Ukrainian Journal of Ecology

Ukrainern Journal of Ecology, 2017, 7(2), 124-129, doi: 10.15421/2017_29

ORIGINAL ARTICLE UDC582.394

Spore morphology of the representatives of the subfamily Ceratopteridoideae (). Sm.) R.M. Tryon from the family Pteridaceae

E.D.M. Kirchn. (Pteridophyta)

A. V. Vaganov1, I. I. Gureyeva2, A. A. Kuznetsov2, A. I. Shmakov1, R. S. Romanets2, V. A. König3

1 South-Siberian Botanical Garden, Altai State University prospect Lenin a, 61, Barnaul, 656049, Russia, E-mail: [email protected]

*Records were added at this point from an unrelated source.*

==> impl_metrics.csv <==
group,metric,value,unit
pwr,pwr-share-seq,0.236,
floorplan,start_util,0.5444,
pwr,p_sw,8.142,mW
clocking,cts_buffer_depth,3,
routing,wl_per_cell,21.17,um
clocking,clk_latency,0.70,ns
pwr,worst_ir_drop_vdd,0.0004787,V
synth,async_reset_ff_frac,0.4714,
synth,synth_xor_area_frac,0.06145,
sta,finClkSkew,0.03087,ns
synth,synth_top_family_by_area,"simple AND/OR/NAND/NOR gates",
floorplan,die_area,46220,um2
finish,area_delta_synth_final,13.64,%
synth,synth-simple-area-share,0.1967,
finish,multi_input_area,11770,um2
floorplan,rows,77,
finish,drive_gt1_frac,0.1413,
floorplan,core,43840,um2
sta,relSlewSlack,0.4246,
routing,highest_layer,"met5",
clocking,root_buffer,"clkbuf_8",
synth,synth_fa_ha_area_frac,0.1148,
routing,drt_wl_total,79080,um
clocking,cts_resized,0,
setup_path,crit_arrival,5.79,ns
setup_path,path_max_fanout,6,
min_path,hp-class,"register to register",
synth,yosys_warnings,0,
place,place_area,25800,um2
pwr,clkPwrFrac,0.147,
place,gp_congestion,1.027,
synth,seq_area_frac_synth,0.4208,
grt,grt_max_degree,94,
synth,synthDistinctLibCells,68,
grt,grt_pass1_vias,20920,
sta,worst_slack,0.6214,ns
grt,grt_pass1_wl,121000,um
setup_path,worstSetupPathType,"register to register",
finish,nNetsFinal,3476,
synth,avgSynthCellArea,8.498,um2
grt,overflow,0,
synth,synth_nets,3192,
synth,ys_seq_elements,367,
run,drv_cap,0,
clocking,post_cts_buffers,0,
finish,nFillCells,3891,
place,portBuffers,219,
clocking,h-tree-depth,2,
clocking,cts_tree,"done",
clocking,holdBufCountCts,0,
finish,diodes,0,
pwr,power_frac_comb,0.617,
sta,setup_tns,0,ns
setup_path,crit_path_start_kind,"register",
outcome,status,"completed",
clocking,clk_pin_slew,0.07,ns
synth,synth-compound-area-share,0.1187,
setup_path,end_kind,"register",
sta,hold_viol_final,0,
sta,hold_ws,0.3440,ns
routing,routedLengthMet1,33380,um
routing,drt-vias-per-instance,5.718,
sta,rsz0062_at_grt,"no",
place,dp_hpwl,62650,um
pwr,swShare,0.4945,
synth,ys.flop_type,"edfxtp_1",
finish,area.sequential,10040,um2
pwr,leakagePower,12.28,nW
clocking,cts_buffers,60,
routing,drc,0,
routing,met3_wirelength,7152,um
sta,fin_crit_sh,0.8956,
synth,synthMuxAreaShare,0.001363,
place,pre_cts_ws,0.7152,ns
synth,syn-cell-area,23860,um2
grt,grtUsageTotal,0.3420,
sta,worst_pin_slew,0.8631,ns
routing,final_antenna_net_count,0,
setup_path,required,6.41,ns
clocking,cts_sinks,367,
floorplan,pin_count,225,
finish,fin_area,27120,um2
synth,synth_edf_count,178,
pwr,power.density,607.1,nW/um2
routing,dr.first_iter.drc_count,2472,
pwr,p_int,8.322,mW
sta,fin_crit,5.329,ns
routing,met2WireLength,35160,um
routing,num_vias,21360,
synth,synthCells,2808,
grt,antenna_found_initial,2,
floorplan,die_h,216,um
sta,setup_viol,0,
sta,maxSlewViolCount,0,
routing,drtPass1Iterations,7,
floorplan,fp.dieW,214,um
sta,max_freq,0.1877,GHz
==> config.mk <==
export PLATFORM = sky130hd
export DESIGN_NAME = usb_audio_top
export DESIGN_NICKNAME = d
export VERILOG_FILES = /design/src/audio_cfg_pkg.sv /design/src/usb_proto_pkg.sv /design/src/usb_audio_top.sv /design/src/fx2_ep2_reader.sv /design/src/config_registers.sv /design/src/dac_slot_driver.sv /design/src/sample_fifo.sv
export SDC_FILE = /design/constraint.sdc
export NUM_CORES = 1
export LEC_CHECK = 0
export BUFFER_PORTS_ARGS = -buffer_cell sky130_fd_sc_hd__buf_2
export CELL_PAD_IN_SITES_DETAIL_PLACEMENT = 0
export CELL_PAD_IN_SITES_GLOBAL_PLACEMENT = 1
export CORE_MARGIN = 2
export CORE_UTILIZATION = 49
export DETAILED_ROUTE_END_ITERATION = 6
export GPL_TIMING_DRIVEN = 0
export PLACE_DENSITY_LB_ADDON = 0.1
export RECOVER_POWER = 100
export SYNTH_ARGS = -nofsm -noshare
export SYNTH_HDL_FRONTEND = slang
export SYNTH_SLANG_ARGS = --single-unit
==> constraint.sdc <==
create_clock -name clk -period 2.4 [get_ports clk]
set_input_delay 0.24 -clock clk [delete_from_list [all_inputs] [get_ports clk]]
set_output_delay 0.24 -clock clk [all_outputs]
set_load 0.005 [all_outputs]
==> src/audio_cfg_pkg.sv <==
// Register map and widths of the DAC playback path; sample width fixed to one byte
package audio_cfg_pkg;

    //  Audio sample lane
    localparam int SAMPLE_W = 8;

    //  Configuration register bus
    localparam int CFG_ADDR_W = 3;
    localparam int CFG_DATA_W = 8;

    //  Sample rate divider gives a tick every div+1 cycles
    localparam int DIV_W = 8;
    localparam logic [DIV_W-1:0] SAMPLE_DIV_RESET = 8'd3;

    //  Register addresses; others are ignored
    localparam logic [CFG_ADDR_W-1:0] REG_PORT_ENABLE = 3'd0;
    localparam logic [CFG_ADDR_W-1:0] REG_SAMPLE_DIV  = 3'd1;

endpackage
==> src/usb_proto_pkg.sv <==
// EP2 byte protocol of one header byte followed by payload or one value byte; audio_cfg_pkg compiles first
package usb_proto_pkg;

    //  FX2 slave FIFO bus
    localparam int USB_DATA_W = 8;
    localparam int FIFOADR_W  = 2;
    localparam logic [FIFOADR_W-1:0] EP2_FIFO_ADDR = 2'b00;

    //  Header field widths
    localparam int PORT_SEL_W = 2;
    localparam int LEN_W      = 5;
    localparam int CMD_RSVD_W = 4;

    //  Kind bit at the top of the header byte
    localparam logic HDR_KIND_DATA = 1'b0;
    localparam logic HDR_KIND_CMD  = 1'b1;

    //  Same byte read as data header or command header depending on kind
    typedef union packed {
        struct packed {
            logic                  kind;
            logic [PORT_SEL_W-1:0] port;
            logic [LEN_W-1:0]      len;
        } data;
        struct packed {
            logic                               kind;
            logic [audio_cfg_pkg::CFG_ADDR_W-1:0] addr;
            logic [CMD_RSVD_W-1:0]              rsvd;
        } cmd;
    } ep2_header_u;

endpackage

==> src/usb_audio_top.sv <==
// Playback only; usb_ifclk must be clk, NUM_PORTS at most 4, FIFO_DEPTH a power of two
`timescale 1ns/1ps

module usb_audio_top
    import audio_cfg_pkg::*;
#(
    parameter int NUM_PORTS  = 4,
    parameter int FIFO_DEPTH = 16
) (
    input  logic                          clk,
    input  logic                          reset,
    input  logic                          usb_ep2_empty,
    input  logic [7:0]                    usb_data_out,
    output logic                          usb_slrd,
    output logic                          usb_sloe,
    output logic [1:0]                    usb_addr,
    output logic [NUM_PORTS*SAMPLE_W-1:0] slot_data_out,
    output logic [NUM_PORTS-1:0]          slot_strobe,
    output logic [NUM_PORTS-1:0]          underflow
);

    //  Reader to FIFOs and registers
    logic [SAMPLE_W-1:0]   fifo_wr_data;
    logic [NUM_PORTS-1:0]  fifo_wr;
    logic [NUM_PORTS-1:0]  fifo_full;
    logic                  cfg_wr;
    logic [CFG_ADDR_W-1:0] cfg_addr;
    logic [CFG_DATA_W-1:0] cfg_data;

    //  Registers to drivers
    logic [NUM_PORTS-1:0]  port_enable;
    logic [DIV_W-1:0]      sample_div;

    //  Per-port FIFO to driver
    logic [SAMPLE_W-1:0]   fifo_rd_data [NUM_PORTS];
    logic [NUM_PORTS-1:0]  fifo_empty;
    logic [NUM_PORTS-1:0]  fifo_rd;

    fx2_ep2_reader #(.NUM_PORTS(NUM_PORTS)) u_reader (
        .clk(clk), .reset(reset),
        .usb_ep2_empty(usb_ep2_empty), .usb_data_out(usb_data_out), .fifo_full(fifo_full),
        .usb_slrd(usb_slrd), .usb_sloe(usb_sloe), .usb_addr(usb_addr),
        .fifo_wr_data(fifo_wr_data), .fifo_wr(fifo_wr),
        .cfg_wr(cfg_wr), .cfg_addr(cfg_addr), .cfg_data(cfg_data)
    );

    config_registers #(.NUM_PORTS(NUM_PORTS)) u_regs (
        .clk(clk), .reset(reset),
        .cfg_wr(cfg_wr), .cfg_addr(cfg_addr), .cfg_data(cfg_data),
        .port_enable(port_enable), .sample_div(sample_div)
    );

    //  One FIFO and slot driver per DAC port
    for (genvar i = 0; i < NUM_PORTS; i++) begin : g_port
        sample_fifo #(.DEPTH(FIFO_DEPTH)) u_fifo (
            .clk(clk), .reset(reset),
            .wr(fifo_wr[i]), .wr_data(fifo_wr_data), .rd(fifo_rd[i]),
            .rd_data(fifo_rd_data[i]), .full(fifo_full[i]), .empty(fifo_empty[i])
        );

        dac_slot_driver u_driver (
            .clk(clk), .reset(reset),
            .enable(port_enable[i]), .sample_div(sample_div),
            .fifo_empty(fifo_empty[i]), .fifo_data(fifo_rd_data[i]), .fifo_rd(fifo_rd[i]),
            .slot_data(slot_data_out[i*SAMPLE_W +: SAMPLE_W]),
            .slot_strobe(slot_strobe[i]), .underflow(underflow[i])
        );
    end

endmodule

==> src/fx2_ep2_reader.sv <==
// Requires usb_ifclk == clk; payload bytes addressed to ports >= NUM_PORTS are read and dropped
`timescale 1ns/1ps

module fx2_ep2_reader
    import usb_proto_pkg::*;
    import audio_cfg_pkg::*;
#(
    parameter int NUM_PORTS = 4
) (
    input  logic                  clk,
    input  logic                  reset,
    input  logic                  usb_ep2_empty,
    input  logic [USB_DATA_W-1:0] usb_data_out,
    input  logic [NUM_PORTS-1:0]  fifo_full,
    output logic                  usb_slrd,
    output logic                  usb_sloe,
    output logic [FIFOADR_W-1:0]  usb_addr,
    output logic [SAMPLE_W-1:0]   fifo_wr_data,
    output logic [NUM_PORTS-1:0]  fifo_wr,
    output logic                  cfg_wr,
    output logic [CFG_ADDR_W-1:0] cfg_addr,
    output logic [CFG_DATA_W-1:0] cfg_data
);

    //  Parser states
    localparam logic [1:0] ST_HEADER    = 2'd0;
    localparam logic [1:0] ST_PAYLOAD   = 2'd1;
    localparam logic [1:0] ST_CMD_VALUE = 2'd2;

    logic [1:0]            state;
    ep2_header_u           hdr;
    logic [PORT_SEL_W-1:0] cur_port;
    logic [LEN_W-1:0]      remaining;
    logic                  hold_valid;
    logic [PORT_SEL_W-1:0] hold_port;
    logic                  hold_full;
    logic                  stall;
    logic                  take;
    logic                  port_ok;

    assign hdr      = usb_data_out;
    assign usb_addr = EP2_FIFO_ADDR;
    assign port_ok  = int'(cur_port) < NUM_PORTS;

    //  Held byte drains into its FIFO as soon as that FIFO has room
    always_comb begin
        hold_full = 1'b0;
        fifo_wr   = '0;
        for (int p = 0; p < NUM_PORTS; p++) begin
            if (hold_port == PORT_SEL_W'(p)) begin
                hold_full  = fifo_full[p];
                fifo_wr[p] = hold_valid & ~fifo_full[p];
            end
        end
    end

    //  Only payload bytes wait on a blocked holding register
    assign stall    = (state == ST_PAYLOAD) & hold_valid & hold_full;
    assign usb_slrd = ~usb_ep2_empty & ~stall;
    assign usb_sloe = usb_slrd;
    assign take     = usb_slrd;

    always_ff @(posedge clk) begin
        if (reset) begin
            state      <= ST_HEADER;
            hold_valid <= 1'b0;
            cfg_wr     <= 1'b0;
        end else begin
            cfg_wr <= 1'b0;
            if (take && state == ST_PAYLOAD && port_ok) begin
                hold_valid <= 1'b1;
            end else if (|fifo_wr) begin
                hold_valid <= 1'b0;
            end

            if (take) begin
                case (state)
                    ST_HEADER: begin
                        if (hdr.data.kind == HDR_KIND_DATA) begin
                            state <= ST_PAYLOAD;
                        end else begin
                            state <= ST_CMD_VALUE;
                        end
                    end
                    ST_PAYLOAD: begin
                        if (remaining == LEN_W'(1)) begin
                            state <= ST_HEADER;
                        end
                    end
                    default: begin
                        cfg_wr <= 1'b1;
                        state  <= ST_HEADER;
                    end
                endcase
            end
        end
    end

    //  Header fields and payload bytes
    always_ff @(posedge clk) begin
        if (take) begin
            if (state == ST_HEADER) begin
                cur_port  <= hdr.data.port;
                cfg_addr  <= hdr.cmd.addr;
                //  Zero length counts as one byte
                remaining <= (hdr.data.len == '0) ? LEN_W'(1) : hdr.data.len;
            end else if (state == ST_PAYLOAD) begin
                remaining <= remaining - LEN_W'(1);
                if (port_ok) begin
                    hold_port    <= cur_port;
                    fifo_wr_data <= usb_data_out;
                end
            end else begin
                cfg_data <= usb_data_out;
            end
        end
    end

endmodule

==> src/config_registers.sv <==
// Write-only register file; cfg_data bits above NUM_PORTS are ignored on an enable write
`timescale 1ns/1ps

module config_registers
    import audio_cfg_pkg::*;
#(
    parameter int NUM_PORTS = 4
) (
    input  logic                  clk,
    input  logic                  reset,
    input  logic                  cfg_wr,
    input  logic [CFG_ADDR_W-1:0] cfg_addr,
    input  logic [CFG_DATA_W-1:0] cfg_data,
    output logic [NUM_PORTS-1:0]  port_enable,
    output logic [DIV_W-1:0]      sample_div
);

    logic wr_enable_reg;
    logic wr_div_reg;

    //  Address decode
    always_comb begin
        wr_enable_reg = 1'b0;
        wr_div_reg    = 1'b0;
        if (cfg_wr) begin
            case (cfg_addr)
                REG_PORT_ENABLE: wr_enable_reg = 1'b1;
                REG_SAMPLE_DIV:  wr_div_reg    = 1'b1;
                default: begin
                    wr_enable_reg = 1'b0;
                    wr_div_reg    = 1'b0;
                end
            endcase
        end
    end

    //  All ports off after reset
    always_ff @(posedge clk) begin
        if (reset) begin
            port_enable <= '0;
        end else if (wr_enable_reg) begin
            port_enable <= cfg_data[NUM_PORTS-1:0];
        end
    end

    //  Divider shared by every port
    always_ff @(posedge clk) begin
        if (reset) begin
            sample_div <= SAMPLE_DIV_RESET;
        end else if (wr_div_reg) begin
            sample_div <= DIV_W'(cfg_data);
        end
    end

endmodule

==> src/dac_slot_driver.sv <==
// Underflow is sticky until reset; a divider change takes effect on the running count
`timescale 1ns/1ps

module dac_slot_driver
    import audio_cfg_pkg::*;
(
    input  logic                clk,
    input  logic                reset,
    input  logic                enable,
    input  logic [DIV_W-1:0]    sample_div,
    input  logic                fifo_empty,
    input  logic [SAMPLE_W-1:0] fifo_data,
    output logic                fifo_rd,
    output logic [SAMPLE_W-1:0] slot_data,
    output logic                slot_strobe,
    output logic                underflow
);

    logic [DIV_W-1:0] div_cnt;
    logic             tick;

    //  Tick every sample_div+1 cycles while enabled
    assign tick    = enable & (div_cnt >= sample_div);
    assign fifo_rd = tick & ~fifo_empty;

    always_ff @(posedge clk) begin
        if (reset) begin
            div_cnt     <= '0;
            slot_strobe <= 1'b0;
            underflow   <= 1'b0;
        end else begin
            //  Held at zero while disabled, so enabling restarts the count
            if (!enable || tick) begin
                div_cnt <= '0;
            end else begin
                div_cnt <= div_cnt + 1'b1;
            end
            slot_strobe <= fifo_rd;
            if (tick && fifo_empty) begin
                underflow <= 1'b1;
            end
        end
    end

    //  Last sample stays on the lane between strobes
    always_ff @(posedge clk) begin
        if (fifo_rd) begin
            slot_data <= fifo_data;
        end
    end

endmodule

==> src/sample_fifo.sv <==
// DEPTH must be a power of two and at least 2; writes when full and reads when empty are ignored
`timescale 1ns/1ps

module sample_fifo
    import audio_cfg_pkg::*;
#(
    parameter int DEPTH = 16
) (
    input  logic                clk,
    input  logic                reset,
    input  logic                wr,
    input  logic [SAMPLE_W-1:0] wr_data,
    input  logic                rd,
    output logic [SAMPLE_W-1:0] rd_data,
    output logic                full,
    output logic                empty
);

    localparam int AW = $clog2(DEPTH);

    logic [SAMPLE_W-1:0] mem [DEPTH];
    //  Extra top bit separates full from empty
    logic [AW:0]         wr_ptr;
    logic [AW:0]         rd_ptr;
    logic                do_wr;
    logic                do_rd;

    assign empty = (wr_ptr == rd_ptr);
    assign full  = (wr_ptr[AW] != rd_ptr[AW]) && (wr_ptr[AW-1:0] == rd_ptr[AW-1:0]);

    assign do_wr = wr & ~full;
    assign do_rd = rd & ~empty;

    //  Head of queue shown ahead
    assign rd_data = mem[rd_ptr[AW-1:0]];

    always_ff @(posedge clk) begin
        if (reset) begin
            wr_ptr <= '0;
            rd_ptr <= '0;
        end else begin
            if (do_wr) begin
                wr_ptr <= wr_ptr + 1'b1;
            end
            if (do_rd) begin
                rd_ptr <= rd_ptr + 1'b1;
            end
        end
    end

    //  Storage
    always_ff @(posedge clk) begin
        if (do_wr) begin
            mem[wr_ptr[AW-1:0]] <= wr_data;
        end
    end

endmodule

## Word-level counts from Yosys, hierarchy flattened

Memory sizes are Yosys's and may differ from the RTL's. A register that Yosys moved wholly into a read port is not among the register bits.
Cells that the tools add are included.

- Register bits after elaboration: 124
- Latch bits: 0
- Bits in writable memories: 512
- Memory bits (read-only): 0
- Bits of input ports: 11
- Output and inout port bits: 44
- Word-level logic and storage cells: 171
- Memories kept: 4

- $add $sub $neg: 13
- $mul: 0
- Divide/modulo/power cells: 0
- Magnitude comparators: 4
- Eq/ne operators: 19
- Shift operators: 0
- Multiplexer cells: 29
- Bitwise gates (word level): 36
- Reductions and logical operators: 35

Memory list:

| name | depth | bits a word | read ports | clocked after memory_dff | write ports | RTL line | RTL |
|---|---|---|---|---|---|---|---|
| g_port[0].u_fifo.mem | 16 | 8 | 1 | 1 | 1 | sample_fifo.sv:21 | `logic [SAMPLE_W-1:0] mem [DEPTH];` |
| g_port[1].u_fifo.mem | 16 | 8 | 1 | 1 | 1 | sample_fifo.sv:21 |  |
| g_port[2].u_fifo.mem | 16 | 8 | 1 | 1 | 1 | sample_fifo.sv:21 |  |
| g_port[3].u_fifo.mem | 16 | 8 | 1 | 1 | 1 | sample_fifo.sv:21 |  |

Operator list:

| cell | count |
|---|---|
| adder 5 x 1 -> 5 bit (second input constant) | 8 |
| adder 8 x 1 -> 8 bit (second input constant) | 4 |
| >= comparator 8 bit | 4 |
| AND 1 bit | 23 |
| 2-to-1 mux 1 bit | 23 |
| equality test 5 bit | 4 |
| equality test 4 bit | 4 |
| 2-to-1 mux 5 bit | 3 |
| inverter 1 bit | 13 |
| OR reduction 2 bit | 6 |
| logical AND 1 bit | 9 |
| AND reduction 2 bit | 3 |
| AND reduction 3 bit | 2 |
| equality test 5 x 1 -> 1 bit (second input constant) | 1 |
| logical NOT 5 bit | 1 |
| subtractor 5 x 1 -> 5 bit (second input constant) | 1 |
| equality test 2 x 1 -> 1 bit (second input constant) | 2 |
| equality test 2 bit (second input constant) | 2 |
| logical NOT 1 bit | 4 |
| logical NOT 2 bit | 2 |
| logical OR 1 bit | 4 |
| 2-to-1 mux 2 bit | 2 |
| inequality test 1 bit | 4 |
| one-hot mux 2 bit (2 select lines) | 1 |
| other kinds (5) | 6 |

## Depth between registers and ports, before layout

Gate-level depths: netlist of the first run.

- Word-level depth: 11
- Mapped depth: 10
- Depth with buffers taken out: 9

## Cells and area by module

A second synthesis of the first run with hierarchy kept.

- Cell total of the unflattened synthesis: 1563
- Area, all modules: 28369.7 um^2

By module, submodules not included:

| module | times used | cells each | area each (um^2) | seq. area each (um^2) |
|---|---|---|---|---|
| sample_fifo (g_port[2].u_fifo ...) | 2 | 283 | 5829.3 | 4124.0 |
| sample_fifo (g_port[1].u_fifo) | 1 | 283 | 5849.4 | 4124.0 |
| sample_fifo (g_port[0].u_fifo) | 1 | 279 | 5838.1 | 4124.0 |
| dac_slot_driver | 4 | 75 | 822.0 | 440.4 |
| fx2_ep2_reader | 1 | 83 | 1199.9 | 860.8 |
| config_registers | 1 | 52 | 535.5 | 240.2 |

## Least setup slack after synthesis of the first run

OpenSTA, ideal clock, no wires.

- Path type: reg-to-reg
- Start: register g_port[2].u_fifo.rd_ptr[0]
- End: register u_reader.fifo_wr_data[0], enable pin
- Library setup time: 0.390 ns
- Arrival: 1.896 ns
- Data required time: 2.010 ns
- Slack: 0.114 ns
- Cell stages (with the launch flop): 7
- Path buffers: 1
- Period minus slack after synthesis: 2.286 ns
- Cell sequence: dfxtp_1 -> buf_4 -> xnor2_1 -> nand4_2 -> nor2_1 -> a221o_1 -> nor3_1

- Longest elaborated chain between the ends: 8

RTL lines:

| item | RTL line | RTL |
|---|---|---|
| start: declaration | sample_fifo.sv:24 | `logic [AW:0] rd_ptr;` |
| start signal: assignment | sample_fifo.sv:46 | `rd_ptr <= rd_ptr + 1'b1;` |
| equality test 4 bit | sample_fifo.sv:29 | `assign full = (wr_ptr[AW] != rd_ptr[AW]) && (wr_ptr[AW-1:0] == rd_ptr[AW-1:0]);` |
| logical AND 1 bit | sample_fifo.sv:29 |  |
| 2-to-1 mux 1 bit (2 in series) | fx2_ep2_reader.sv:50 | `if (hold_port == PORT_SEL_W'(p)) begin` |
| AND 1 bit | fx2_ep2_reader.sv:58 | `assign stall = (state == ST_PAYLOAD) & hold_valid & hold_full;` |
| inverter 1 bit | fx2_ep2_reader.sv:59 | `assign usb_slrd = ~usb_ep2_empty & ~stall;` |
| AND 1 bit | fx2_ep2_reader.sv:59 |  |
| AND reduction 3 bit (no source line) | - |  |
| end signal: assignment | fx2_ep2_reader.sv:111 | `fifo_wr_data <= usb_data_out;` |
| end: declaration | fx2_ep2_reader.sv:18 | `output logic [SAMPLE_W-1:0] fifo_wr_data,` |

Every way passes these cells.
A chain may end at the register's enable or synchronous reset.

## Final worst setup path of the first run

- Start: register g_port[2].u_fifo.wr_ptr[2]
- End: output port usb_slrd

- Longest elaborated chain between the ends: 7

RTL lines:

| item | RTL line | RTL |
|---|---|---|
| start: declaration | sample_fifo.sv:23 | `logic [AW:0] wr_ptr;` |
| start signal: assignment | sample_fifo.sv:43 | `wr_ptr <= wr_ptr + 1'b1;` |
| equality test 4 bit | sample_fifo.sv:29 |  |
| logical AND 1 bit | sample_fifo.sv:29 |  |
| 2-to-1 mux 1 bit (2 in series) | fx2_ep2_reader.sv:50 |  |
| AND 1 bit | fx2_ep2_reader.sv:58 |  |
| inverter 1 bit | fx2_ep2_reader.sv:59 |  |
| AND 1 bit | fx2_ep2_reader.sv:59 |  |
| end: declaration | usb_audio_top.sv:14 | `output logic usb_slrd,` |

Every way passes these cells.

==> results of run 1 <==
placed cells by master (no fill, tap or decap), types with 34 or more instances in the layout:
master     count
xnor2_1       36
mux4_2       157
a21oi_1       34
nor2_1       105
ha_1          58
edfxtp_1     570
clkbuf_16     70
dfxtp_1       76
clkbuf_1      70
buf_4         46
nand2_1       42
repair_timing:
item | CTS | global route
gates resized for setup | 107 | 82
pin swaps | 3 | 11
cloned | 0 | 0
hold buffers | 9 | 0
buffers inserted | 6 | 33
endpoints found under the setup margin | 445 | 307
endpoints found under the hold margin | 20 | 0
per-stage QoR:
step                worst slack, ns  instances
global placement             -0.604       2220
floorplan                     0.114       1472
detailed placement           -0.602       2236
global route                 -0.262       2400
CTS                          -0.304       2372
finish                       -0.206       2400
per-layer routing:
| layer | GRT usage | part of all wire | vias to the layer above |
|---|---|---|---|
| li1 | - | - | 6106 |
| met1 | 0.283 | 0.43 | 6883 |
| met2 | 0.341 | 0.51 | 284 |
| met3 | 0.0304 | 0.044 | 66 |
| met4 | 0.0589 | 0.019 | 0 |
| met5 | 0 | 0 | - |
power by group through the flow:
stage                     clock network (mW)  registers (mW)  logic (mW)
after global routing                    10.7            12.5       0.251
after global placement                     0            12.8       0.140
after CTS                               10.3            12.5       0.259
after floorplan                            0            12.8      0.0843
final                                   10.0            12.5       0.228
after detailed placement                   0            12.8       0.241
registers in the layout (all words and copies together) (netlist names), 2 cells and up:
name and flops:
g_port.u_driver.div_cnt 32, g_port.u_driver.slot_data 32, g_port.u_driver.slot_strobe 4, g_port.u_driver.underflow 4, g_port.u_fifo.mem 512, g_port.u_fifo.rd_ptr 20
g_port.u_fifo.wr_ptr 20, u_reader.cfg_data 8, u_reader.cur_port 2, u_reader.fifo_wr_data 8, u_reader.hold_port 2, u_reader.remaining 5
u_reader.state 2, u_regs.port_enable 4, u_regs.sample_div 8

2 Tomsk State University prospect Lenin a, 36, Tomsk, 634050, Russia. E-mail: [email protected] 3 Scan ware Electronic GmbH Darmstädter Str. 9-11, Bickenbach, D-64404, Deutschland. E-mail: [email protected]

Scanning electron microscopy (SEM) was used to perform a comparative study for four representatives of the subfamily Ceratopteridoideae (J. Sm.) R.M. Tryon from East Asia: Ceratopteris thalictroides Brongn., C pteridoides (Hook.) Hieron., Acrostichum aureum Linn., and A. speciosum Willd. The analysis of the external morphology of the representatives of Ceratopteridoideae revealed a strong difference between Ceratopteris and Acrostichum.

The external morphology of spores of Ceratopteris and Acrostichum exhibited the features characterizing the family Pteridaceae as a whole: tetrahedral spores with a three-ray laesure, from triangular-roundish to roundish, distinct exosporium with a pronounced surface ornamentation and absence of perisporium, the exosporium surface varying from smooth and rough to that covered with large tubercles and roller-like bulges.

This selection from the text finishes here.